15:23 And they offered him wine mixed with myrrh; but he did not take it.

15:24 And they crucified him, and divided his clothes among them, casting lots to decide what each should take.

15:25 It was nine o’clock in the morning when they crucified him.

15:26 The inscription of the charge against him read, “The King of the Jews.”

15:27 And with him they crucified two bandits, one on his right and one on his left.

15:29 Those who passed by derided him, shaking their heads and saying, “Aha! You who would destroy the temple and build it in three days,

15:30 save yourself, and come down from the cross!”

15:31 In the same way the chief priests, along with the scribes, were also mocking him among themselves and saying, “He saved others; he cannot save himself.

15:32 Let the Messiah, the King of Israel, come down from the cross now, so that we may see and believe.” Those who were crucified with him also taunted him.

15:33 When it was noon, darkness came over the whole land until three in the afternoon.

15:34 At three o’clock Jesus cried out with a loud voice, “Eloi, Eloi, lema sabachthani?” which means, “My God, my God, why have you forsaken me?”

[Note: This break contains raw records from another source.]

<file path="config.mk">
export PLATFORM = sky130hd
export DESIGN_NAME = cc_branch_ctrl
export DESIGN_NICKNAME = d
export VERILOG_FILES = /design/src/rtl/cc_branch_ctrl.sv
export SDC_FILE = /design/constraint.sdc
export NUM_CORES = 1
export LEC_CHECK = 0
export ABC_CLOCK_PERIOD_IN_PS = 2600
export CORE_ASPECT_RATIO = 1.5
export CORE_UTILIZATION = 43
export DETAILED_ROUTE_END_ITERATION = 8
export PLACE_DENSITY = 0.79
export SYNTH_ARGS = -nofsm -noshare
export SYNTH_HDL_FRONTEND = slang
export SYNTH_SLANG_ARGS = --single-unit
export TNS_END_PERCENT = 30
</file>
<file path="constraint.sdc">
create_clock -name clk -period 2.6 [get_ports clk]
set_clock_uncertainty 0.15 [all_clocks]
set_input_delay 0.52 -clock clk [delete_from_list [all_inputs] [get_ports clk]]
set_output_delay 0.52 -clock clk [all_outputs]
set_load 0.005 [all_outputs]
</file>
<file path="src/rtl/cc_branch_ctrl.sv">
// cc_branch_ctrl
//   Holds the architectural condition codes (ZF/SF/OF) of the Y86-64 core.
//   It resolves jXX/cmovXX conditions in execute and, under always-taken
//   prediction, sequences mispredict recovery: a one-cycle PC redirect and a
//   timed squash of the younger instructions in fetch/decode. It also tracks
//   halt retirement and keeps saturating branch/mispredict statistics.
//
// Ports
//   clk, rst_n          core clock; asynchronous active-low reset
//   e_valid             execute holds a real instruction
//   e_icode, e_ifun     execute instruction code / function
//   alu_zf/sf/of        ALU flags produced this cycle
//   exc_pending         an older instruction has non-AOK status
//   e_valp              fall-through PC of the instruction in execute
//   e_cnd               combinational condition result for execute
//   zf_q, sf_q, of_q    registered condition codes
//   redirect_valid/pc   one-cycle fetch redirect with the corrected PC
//   squash              kill fetch/decode contents this cycle
//   halted              sticky halt indication
//   br_cnt, mp_cnt      saturating conditional-branch / mispredict counts
//
// State table
//   state     | meaning
//   ST_RUN    | normal execution; execute stage may act
//   ST_SQUASH | mispredict recovery; squash held, execute ignored
//   ST_HALT   | halt retired; absorbing until reset
module cc_branch_ctrl #(
  parameter int unsigned SQUASH_CYC = 2,
  parameter int unsigned CNT_W      = 16,
  parameter int unsigned PC_W       = 64
) (
  input  logic            clk,
  input  logic            rst_n,
  input  logic            e_valid,
  input  logic [3:0]      e_icode,
  input  logic [3:0]      e_ifun,
  input  logic            alu_zf,
  input  logic            alu_sf,
  input  logic            alu_of,
  input  logic            exc_pending,
  input  logic [PC_W-1:0] e_valp,
  output logic            e_cnd,
  output logic            zf_q,
  output logic            sf_q,
  output logic            of_q,
  output logic            redirect_valid,
  output logic [PC_W-1:0] redirect_pc,
  output logic            squash,
  output logic            halted,
  output logic [CNT_W-1:0] br_cnt,
  output logic [CNT_W-1:0] mp_cnt
);

  typedef enum logic [1:0] {
    ST_RUN    = 2'd0,
    ST_SQUASH = 2'd1,
    ST_HALT   = 2'd2
  } state_t;

  // The squash timer is loaded with SQUASH_CYC-1 so that terminal count (0)
  // lands on the last squash cycle.
  localparam logic [3:0]       SQ_LOAD = 4'(SQUASH_CYC - 1);
  localparam logic [CNT_W-1:0] CNT_ONE = CNT_W'(1);

  state_t     state, state_nx;
  logic [3:0] sq_tmr;
  logic       act;
  logic       is_halt, is_cmov, is_opq, is_jxx;
  logic       cond;
  logic       mispredict;
  logic       take_halt;
  logic       lt;

  assign lt = sf_q ^ of_q;

  // Condition evaluated from the registered flags only.
  always_comb begin
    cond = 1'b0;
    case (e_ifun)
      4'd0:    cond = 1'b1;
      4'd1:    cond = zf_q | lt;
      4'd2:    cond = lt;
      4'd3:    cond = zf_q;
      4'd4:    cond = ~zf_q;
      4'd5:    cond = ~lt;
      4'd6:    cond = ~zf_q & ~lt;
      default: cond = 1'b0;
    endcase
  end

  assign act        = (state == ST_RUN) && e_valid && !exc_pending;
  assign is_halt    = (e_icode == 4'd0);
  assign is_cmov    = (e_icode == 4'd2);
  assign is_opq     = (e_icode == 4'd6);
  assign is_jxx     = (e_icode == 4'd7);
  assign e_cnd      = act && (is_jxx || is_cmov) && cond;
  // jmp (ifun 0) has cond=1 and so can never mispredict.
  assign mispredict = act && is_jxx && !cond;
  assign take_halt  = act && is_halt;

  always_comb begin
    state_nx = state;
    case (state)
      ST_RUN: begin
        if (take_halt)       state_nx = ST_HALT;
        else if (mispredict) state_nx = ST_SQUASH;
      end
      ST_SQUASH: begin
        if (sq_tmr == 4'd0)  state_nx = ST_RUN;
      end
      ST_HALT:   state_nx = ST_HALT;
      default:   state_nx = ST_RUN;
    endcase
  end

  always_ff @(posedge clk or negedge rst_n) begin
    if (!rst_n) state <= ST_RUN;
    else        state <= state_nx;
  end

  assign squash = (state == ST_SQUASH);
  assign halted = (state == ST_HALT);

  always_ff @(posedge clk or negedge rst_n) begin
    if (!rst_n) begin
      sq_tmr         <= 4'd0;
      redirect_valid <= 1'b0;
      redirect_pc    <= '0;
      zf_q           <= 1'b1;
      sf_q           <= 1'b0;
      of_q           <= 1'b0;
      br_cnt         <= '0;
      mp_cnt         <= '0;
    end else begin
      redirect_valid <= mispredict;
      if (mispredict) begin
        redirect_pc <= e_valp;
        sq_tmr      <= SQ_LOAD;
      end else if (state == ST_SQUASH && sq_tmr != 4'd0) begin
        sq_tmr <= sq_tmr - 4'd1;
      end

      if (act && is_opq) begin
        zf_q <= alu_zf;
        sf_q <= alu_sf;
        of_q <= alu_of;
      end

      if (act && is_jxx && e_ifun != 4'd0 && br_cnt != '1)
        br_cnt <= br_cnt + CNT_ONE;
      if (mispredict && mp_cnt != '1)
        mp_cnt <= mp_cnt + CNT_ONE;
    end
  end

endmodule

</file>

15:35 When some of the bystanders heard it, they said, “Listen, he is calling for Elijah.”

15:36 And someone ran, filled a sponge with sour wine, put it on a stick, and gave it to him to drink, saying, “Wait, let us see whether Elijah will come to take him down.”

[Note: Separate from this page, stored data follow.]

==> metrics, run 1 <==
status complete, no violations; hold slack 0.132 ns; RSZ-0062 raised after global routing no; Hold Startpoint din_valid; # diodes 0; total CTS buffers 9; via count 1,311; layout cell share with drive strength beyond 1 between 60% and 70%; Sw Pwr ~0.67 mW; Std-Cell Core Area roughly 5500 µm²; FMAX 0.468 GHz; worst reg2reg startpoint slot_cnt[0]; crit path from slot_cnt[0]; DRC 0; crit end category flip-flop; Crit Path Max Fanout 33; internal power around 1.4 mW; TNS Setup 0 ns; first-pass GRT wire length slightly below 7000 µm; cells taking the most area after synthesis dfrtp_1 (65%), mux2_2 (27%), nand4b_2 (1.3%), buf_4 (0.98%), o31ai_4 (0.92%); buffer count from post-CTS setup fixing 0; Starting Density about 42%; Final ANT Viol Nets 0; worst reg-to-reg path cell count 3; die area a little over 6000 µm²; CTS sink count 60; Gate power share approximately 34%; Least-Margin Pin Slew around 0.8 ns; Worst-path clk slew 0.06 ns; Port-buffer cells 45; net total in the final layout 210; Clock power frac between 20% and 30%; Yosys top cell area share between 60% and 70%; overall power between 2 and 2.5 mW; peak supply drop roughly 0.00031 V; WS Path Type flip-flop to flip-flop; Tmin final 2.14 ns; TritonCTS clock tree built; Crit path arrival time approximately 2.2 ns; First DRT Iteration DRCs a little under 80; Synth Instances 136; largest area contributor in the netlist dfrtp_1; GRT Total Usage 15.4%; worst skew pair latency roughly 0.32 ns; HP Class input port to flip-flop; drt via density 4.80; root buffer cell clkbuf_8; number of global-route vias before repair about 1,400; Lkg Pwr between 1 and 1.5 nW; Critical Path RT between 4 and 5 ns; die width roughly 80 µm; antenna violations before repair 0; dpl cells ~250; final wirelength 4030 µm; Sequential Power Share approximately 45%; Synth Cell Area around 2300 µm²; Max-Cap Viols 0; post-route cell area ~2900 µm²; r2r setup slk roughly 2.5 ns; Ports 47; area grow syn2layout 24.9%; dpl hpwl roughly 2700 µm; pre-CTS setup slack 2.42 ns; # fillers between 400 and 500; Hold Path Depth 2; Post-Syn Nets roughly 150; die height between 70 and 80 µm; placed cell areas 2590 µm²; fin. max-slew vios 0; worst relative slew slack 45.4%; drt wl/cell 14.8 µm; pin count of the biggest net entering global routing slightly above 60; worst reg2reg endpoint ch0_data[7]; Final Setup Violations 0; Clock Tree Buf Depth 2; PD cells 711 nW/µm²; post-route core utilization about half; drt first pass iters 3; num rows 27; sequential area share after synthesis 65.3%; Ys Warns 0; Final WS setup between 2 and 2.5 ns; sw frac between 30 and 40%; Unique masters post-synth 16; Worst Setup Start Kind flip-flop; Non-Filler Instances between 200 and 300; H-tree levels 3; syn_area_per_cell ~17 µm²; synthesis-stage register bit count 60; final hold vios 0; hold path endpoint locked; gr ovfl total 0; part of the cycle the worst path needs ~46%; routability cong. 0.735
--- config.mk ---
export PLATFORM = sky130hd
export DESIGN_NAME = mv_job_sequencer
export DESIGN_NICKNAME = d
export VERILOG_FILES = /design/src/rtl/mv_pkg.sv /design/src/rtl/mv_addr_gen.sv /design/src/rtl/mv_job_sequencer.sv
export SDC_FILE = /design/constraint.sdc
export NUM_CORES = 1
export LEC_CHECK = 0
export ABC_AREA = 1
export CORE_MARGIN = 1
export CORE_UTILIZATION = 51
export DETAILED_ROUTE_END_ITERATION = 10
export PLACE_DENSITY = 0.78
export SLEW_MARGIN = 20
export SYNTH_ARGS = -nofsm -noshare
export SYNTH_HDL_FRONTEND = slang
export SYNTH_HIERARCHICAL = 1
export SYNTH_SLANG_ARGS = --single-unit
--- constraint.sdc ---
create_clock -name clk -period 3.3 [get_ports clk]
set_clock_uncertainty 0.05 [all_clocks]
set_input_delay 0.99 -clock clk [delete_from_list [all_inputs] [get_ports clk]]
set_output_delay 0.99 -clock clk [all_outputs]
set_load 0.01 [all_outputs]
--- src/rtl/mv_pkg.sv ---
// mv_pkg: shared definitions for the matrix-vector job sequencer.
//   - seq_state_e       : sequencer FSM states
//   - ARRAY_SIZE_DEF    : default PE row count (write-out drain length)
//   - K_ACCUM_DEPTH_DEF : default maximum accumulation depth per tile
//   - CYCLE_W           : width of the PE phase counter (cycle_num)
package mv_pkg;

  localparam int ARRAY_SIZE_DEF    = 32;
  localparam int K_ACCUM_DEPTH_DEF = 64;
  localparam int CYCLE_W           = 9;

  typedef enum logic [2:0] {
    ST_IDLE  = 3'd0,
    ST_ACCUM = 3'd1,
    ST_DRAIN = 3'd2,
    ST_GAP   = 3'd3,
    ST_DONE  = 3'd4
  } seq_state_e;

endpackage

--- src/rtl/mv_addr_gen.sv ---
// mv_addr_gen: weight/vector SRAM read-address counters.
// Latches the job bases and depth, loads w_base + tile*k / v_base at the
// start of every tile, and steps both addresses once per accumulation cycle.
// All arithmetic wraps modulo 2^ADDR_W.
// Ports:
//   clk, srst                 clock, asynchronous active-high reset
//   cfg_load                  job accepted: latch bases/depth, load tile 0
//   cfg_w_base, cfg_v_base    job base addresses
//   cfg_k                     job accumulation depth
//   tile_load, tile           start of a later tile (tile = new tile index)
//   step                      advance both addresses by one
//   clear                     job finished/aborted: park addresses at 0
//   sram_w_addr, sram_v_addr  registered read addresses
module mv_addr_gen
  import mv_pkg::*;
#(
  parameter int ADDR_W = 10
) (
  input  logic              clk,
  input  logic              srst,
  input  logic              cfg_load,
  input  logic [ADDR_W-1:0] cfg_w_base,
  input  logic [ADDR_W-1:0] cfg_v_base,
  input  logic [6:0]        cfg_k,
  input  logic              tile_load,
  input  logic [3:0]        tile,
  input  logic              step,
  input  logic              clear,
  output logic [ADDR_W-1:0] sram_w_addr,
  output logic [ADDR_W-1:0] sram_v_addr
);

  logic [ADDR_W-1:0] w_base_r;
  logic [ADDR_W-1:0] v_base_r;
  logic [ADDR_W-1:0] k_r;
  logic [ADDR_W-1:0] tile_off_s;

  // Offset of the current tile's weight block, truncated to the address width.
  assign tile_off_s = ADDR_W'(tile) * k_r;

  // Base latches and address counters; a new job takes precedence over stepping.
  always_ff @(posedge clk or posedge srst) begin
    if (srst) begin
      w_base_r    <= '0;
      v_base_r    <= '0;
      k_r         <= '0;
      sram_w_addr <= '0;
      sram_v_addr <= '0;
    end else if (cfg_load) begin
      w_base_r    <= cfg_w_base;
      v_base_r    <= cfg_v_base;
      k_r         <= ADDR_W'(cfg_k);
      sram_w_addr <= cfg_w_base;
      sram_v_addr <= cfg_v_base;
    end else if (tile_load) begin
      sram_w_addr <= w_base_r + tile_off_s;
      sram_v_addr <= v_base_r;
    end else if (step) begin
      sram_w_addr <= sram_w_addr + ADDR_W'(1);
      sram_v_addr <= sram_v_addr + ADDR_W'(1);
    end else if (clear) begin
      sram_w_addr <= '0;
      sram_v_addr <= '0;
    end else begin
      sram_w_addr <= sram_w_addr;
      sram_v_addr <= sram_v_addr;
    end
  end

endmodule

--- src/rtl/mv_job_sequencer.sv ---
// mv_job_sequencer: sequences a multi-tile matrix-vector job on a PE array.
// Per tile: k accumulation cycles (addresses stepping), ARRAY_SIZE drain
// cycles (addresses held), then a one-cycle gap before the next tile or a
// one-cycle DONE state after the last one. All outputs are registered.
// Optional feature: define MV_SEQ_PERF_CNT_EN to add perf_busy_cycles
// (saturating busy-cycle count) and perf_jobs (wrapping done count).
// Ports:
//   clk, srst                   clock, asynchronous active-high reset
//   start, abort                job request / cancel
//   cfg_k, cfg_tiles            depth (1..K_ACCUM_DEPTH), tiles (1..MAX_TILES)
//   cfg_w_base, cfg_v_base      SRAM base addresses
//   sram_w_addr, sram_v_addr    SRAM read addresses
//   alu_start, cycle_num        PE run enable and phase counter
//   o_base                      output SRAM base of current tile
//   busy, done, aborted, cfg_err  status (last three are one-cycle pulses)
module mv_job_sequencer
  import mv_pkg::*;
#(
  parameter int ARRAY_SIZE    = ARRAY_SIZE_DEF,
  parameter int K_ACCUM_DEPTH = K_ACCUM_DEPTH_DEF,
  parameter int ADDR_W        = 10,
  parameter int MAX_TILES     = 8
) (
  input  logic               clk,
  input  logic               srst,
  input  logic               start,
  input  logic               abort,
  input  logic [6:0]         cfg_k,
  input  logic [3:0]         cfg_tiles,
  input  logic [ADDR_W-1:0]  cfg_w_base,
  input  logic [ADDR_W-1:0]  cfg_v_base,
  output logic [ADDR_W-1:0]  sram_w_addr,
  output logic [ADDR_W-1:0]  sram_v_addr,
  output logic               alu_start,
  output logic [CYCLE_W-1:0] cycle_num,
  output logic [ADDR_W-1:0]  o_base,
  output logic               busy,
  output logic               done,
  output logic               aborted,
  output logic               cfg_err
`ifdef MV_SEQ_PERF_CNT_EN
  ,
  output logic [31:0]        perf_busy_cycles,
  output logic [15:0]        perf_jobs
`endif
);

  localparam logic [6:0] K_MAX = 7'(K_ACCUM_DEPTH);
  localparam logic [3:0] T_MAX = 4'(MAX_TILES);

  seq_state_e         state_r, state_nx;
  logic [6:0]         k_r;
  logic [3:0]         tiles_r, tile_r, tile_nx;
  logic [CYCLE_W-1:0] cycle_nx;
  logic               alu_nx, busy_nx, done_nx, aborted_nx, cfg_err_nx;
  logic               cfg_ok_s, accum_end_s, drain_end_s, last_tile_s;
  logic               cfg_load_s, tile_load_s, step_s, clear_s;

  assign cfg_ok_s    = (cfg_k != 7'd0) && (cfg_k <= K_MAX) &&
                       (cfg_tiles != 4'd0) && (cfg_tiles <= T_MAX);
  assign accum_end_s = (cycle_num == CYCLE_W'(k_r));
  assign drain_end_s = (cycle_num == (CYCLE_W'(k_r) + CYCLE_W'(ARRAY_SIZE)));
  assign last_tile_s = (tile_r == (tiles_r - 4'd1));

  // FSM state register.
  always_ff @(posedge clk or posedge srst) begin
    if (srst) begin
      state_r <= ST_IDLE;
    end else begin
      state_r <= state_nx;
    end
  end

  // Next-state and next-output logic; abort is checked first in busy states
  // so it wins over every other transition, including the end of the job.
  always_comb begin
    state_nx    = state_r;
    tile_nx     = tile_r;
    cycle_nx    = cycle_num;
    alu_nx      = alu_start;
    busy_nx     = busy;
    done_nx     = 1'b0;
    aborted_nx  = 1'b0;
    cfg_err_nx  = 1'b0;
    cfg_load_s  = 1'b0;
    tile_load_s = 1'b0;
    step_s      = 1'b0;
    clear_s     = 1'b0;
    case (state_r)
      ST_IDLE: begin
        if (start && cfg_ok_s) begin
          state_nx   = ST_ACCUM;
          tile_nx    = 4'd0;
          cycle_nx   = CYCLE_W'(1);
          alu_nx     = 1'b1;
          busy_nx    = 1'b1;
          cfg_load_s = 1'b1;
        end else if (start) begin
          cfg_err_nx = 1'b1;
        end else begin
          state_nx = ST_IDLE;
        end
      end
      ST_ACCUM, ST_DRAIN, ST_GAP: begin
        if (abort) begin
          state_nx   = ST_IDLE;
          cycle_nx   = '0;
          alu_nx     = 1'b0;
          busy_nx    = 1'b0;
          aborted_nx = 1'b1;
          clear_s    = 1'b1;
        end else if (state_r == ST_GAP) begin
          state_nx    = ST_ACCUM;
          cycle_nx    = CYCLE_W'(1);
          alu_nx      = 1'b1;
          tile_load_s = 1'b1;
        end else if (state_r == ST_ACCUM) begin
          cycle_nx = cycle_num + CYCLE_W'(1);
          if (accum_end_s) begin
            state_nx = ST_DRAIN;
          end else begin
            step_s = 1'b1;
          end
        end else if (drain_end_s) begin
          cycle_nx = '0;
          alu_nx   = 1'b0;
          if (last_tile_s) begin
            state_nx = ST_DONE;
            busy_nx  = 1'b0;
            done_nx  = 1'b1;
          end else begin
            state_nx = ST_GAP;
            tile_nx  = tile_r + 4'd1;
          end
        end else begin
          cycle_nx = cycle_num + CYCLE_W'(1);
        end
      end
      ST_DONE: begin
        state_nx = ST_IDLE;
        clear_s  = 1'b1;
      end
      default: begin
        state_nx = ST_IDLE;
        cycle_nx = '0;
        alu_nx   = 1'b0;
        busy_nx  = 1'b0;
        clear_s  = 1'b1;
      end
    endcase
  end

  // Job configuration, tile index and registered outputs.
  always_ff @(posedge clk or posedge srst) begin
    if (srst) begin
      k_r       <= 7'd0;
      tiles_r   <= 4'd0;
      tile_r    <= 4'd0;
      cycle_num <= '0;
      alu_start <= 1'b0;
      busy      <= 1'b0;
      done      <= 1'b0;
      aborted   <= 1'b0;
      cfg_err   <= 1'b0;
      o_base    <= '0;
    end else begin
      if (cfg_load_s) begin
        k_r     <= cfg_k;
        tiles_r <= cfg_tiles;
      end else begin
        k_r     <= k_r;
        tiles_r <= tiles_r;
      end
      // o_base only moves when the tile index does.
      if (tile_nx != tile_r) begin
        o_base <= ADDR_W'(tile_nx) * ADDR_W'(ARRAY_SIZE);
      end else begin
        o_base <= o_base;
      end
      tile_r    <= tile_nx;
      cycle_num <= cycle_nx;
      alu_start <= alu_nx;
      busy      <= busy_nx;
      done      <= done_nx;
      aborted   <= aborted_nx;
      cfg_err   <= cfg_err_nx;
    end
  end

  mv_addr_gen #(
    .ADDR_W (ADDR_W)
  ) u_addr_gen (
    .clk         (clk),
    .srst        (srst),
    .cfg_load    (cfg_load_s),
    .cfg_w_base  (cfg_w_base),
    .cfg_v_base  (cfg_v_base),
    .cfg_k       (cfg_k),
    .tile_load   (tile_load_s),
    .tile        (tile_r),
    .step        (step_s),
    .clear       (clear_s),
    .sram_w_addr (sram_w_addr),
    .sram_v_addr (sram_v_addr)
  );

`ifdef MV_SEQ_PERF_CNT_EN
  // Performance counters: busy cycles saturate, completed jobs wrap.
  always_ff @(posedge clk or posedge srst) begin
    if (srst) begin
      perf_busy_cycles <= 32'd0;
      perf_jobs        <= 16'd0;
    end else begin
      if (busy && (perf_busy_cycles != 32'hFFFF_FFFF)) begin
        perf_busy_cycles <= perf_busy_cycles + 32'd1;
      end else begin
        perf_busy_cycles <= perf_busy_cycles;
      end
      if (done) begin
        perf_jobs <= perf_jobs + 16'd1;
      end else begin
        perf_jobs <= perf_jobs;
      end
    end
  end
`endif

endmodule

15:37 Then Jesus gave a loud cry and breathed his last.

15:38 And the curtain of the temple was torn in two, from top to bottom.

15:39 Now when the centurion, who stood facing him, saw that in this way he breathed his last, he said, “Truly this man was God’s Son!”

15:40 There were also women looking on from a distance; among them were Mary Magdalene, and Mary the mother of James the younger and of Joses, and Salome.

15:41 These used to follow him and provided for him when he was in Galilee; and there were many other women who had come up with him to Jerusalem.

15:42 When evening had come, and since it was the day of Preparation, that is, the day before the sabbath,

15:43 Joseph of Arimathea, a respected member of the council, who was also himself waiting expectantly for the kingdom of God, went boldly to Pilate and asked for the body of Jesus.

15:44 Then Pilate wondered if he were already dead; and summoning the centurion, he asked him whether he had been dead for some time.

15:45 When he learned from the centurion that he was dead, he granted the body to Joseph.

15:46 Then Joseph bought a linen cloth, and taking down the body, wrapped it in the linen cloth, and laid it in a tomb that had been hewn out of the rock. He then rolled a stone against the door of the tomb.

15:47 Mary Magdalene and Mary the mother of Joses saw where the body was laid.

No matter how many times I have heard and read the harrowing story of the Crucifixion, I continue to be moved by what Jesus did for our sakes.

The number of hard-hearted people in this world is appalling. I pray more come to believe in Him, especially during Passiontide and Eastertide.